==== Material supplied ====
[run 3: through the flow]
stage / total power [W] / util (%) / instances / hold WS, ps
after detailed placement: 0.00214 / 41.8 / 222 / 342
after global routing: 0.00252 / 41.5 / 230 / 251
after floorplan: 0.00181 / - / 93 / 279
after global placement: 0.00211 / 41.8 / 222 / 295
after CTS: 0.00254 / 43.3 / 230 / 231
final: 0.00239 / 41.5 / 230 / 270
--- src/ppc_front.sv ---
// ----------------------------------------------------------------------------
// ppc_front
// Input side: takes words, decodes the op into a command kind, scales the
// tick time by the rate and hands command words to the queue.
// ----------------------------------------------------------------------------
module ppc_front (
  input  logic                            clk,
  input  logic                            rst,
  input  logic                            in_valid,
  output logic                            in_ready,
  input  logic [ppc_pkg::OP_W-1:0]        op,
  input  logic [ppc_pkg::TIME_BITS-1:0]   elapsed_time,
  input  logic [ppc_pkg::TIME_BITS-1:0]   seek_time,
  input  logic [ppc_pkg::RATE_W-1:0]      rate,
  output logic                            push,
  output ppc_pkg::cmd_t                   push_data,
  input  logic                            full
);

  logic                          s_valid;
  logic [ppc_pkg::OP_W-1:0]      s_op;
  logic [ppc_pkg::TIME_BITS-1:0] s_delta;
  logic [ppc_pkg::TIME_BITS-1:0] s_seek;
  logic                          p_valid;
  ppc_pkg::cmd_t                 p_cmd;
  logic                          p_take;
  ppc_pkg::cmd_kind_t            kind;
  logic [ppc_pkg::PROD_W-1:0]    product;

  // stage handshake
  assign p_take    = !p_valid || !full;
  assign in_ready  = !s_valid || p_take;
  assign push      = p_valid && !full;
  assign push_data = p_cmd;

  // op decode
  always_comb begin
    unique case (s_op)
      ppc_pkg::OP_TICK:  kind = ppc_pkg::CMD_TICK;
      ppc_pkg::OP_PLAY:  kind = ppc_pkg::CMD_PLAY;
      ppc_pkg::OP_PAUSE: kind = ppc_pkg::CMD_PAUSE;
      ppc_pkg::OP_STOP:  kind = ppc_pkg::CMD_STOP;
      ppc_pkg::OP_SEEK:  kind = ppc_pkg::CMD_SEEK;
      default:           kind = ppc_pkg::CMD_NOP;
    endcase
  end

  // advance in Q16.16, exact product truncated
  assign product = ppc_pkg::PROD_W'(s_delta) * ppc_pkg::PROD_W'(rate);

  // stage valids
  always_ff @(posedge clk) begin
    if (rst) begin
      s_valid <= 1'b0;
      p_valid <= 1'b0;
    end else begin
      if (in_ready) begin
        s_valid <= in_valid;
      end
      if (p_take) begin
        p_valid <= s_valid;
      end
    end
  end

  // stage payloads
  always_ff @(posedge clk) begin
    if (in_valid && in_ready) begin
      s_op    <= op;
      s_delta <= elapsed_time;
      s_seek  <= seek_time;
    end
    if (s_valid && p_take) begin
      p_cmd.kind    <= kind;
      p_cmd.advance <= product[ppc_pkg::PROD_W-1:ppc_pkg::RATE_FRAC];
      p_cmd.seek    <= s_seek;
    end
  end

endmodule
====
**What to do**
All lines from the top of the data through the line containing "after CTS: 0.00254 / 43.3 / 230 / 231" need to be retyped exactly, and nothing more.

**Output for this exercise**
[run 3: through the flow]
stage / total power [W] / util (%) / instances / hold WS, ps
after detailed placement: 0.00214 / 41.8 / 222 / 342
after global routing: 0.00252 / 41.5 / 230 / 251
after floorplan: 0.00181 / - / 93 / 279
after global placement: 0.00211 / 41.8 / 222 / 295
after CTS: 0.00254 / 43.3 / 230 / 231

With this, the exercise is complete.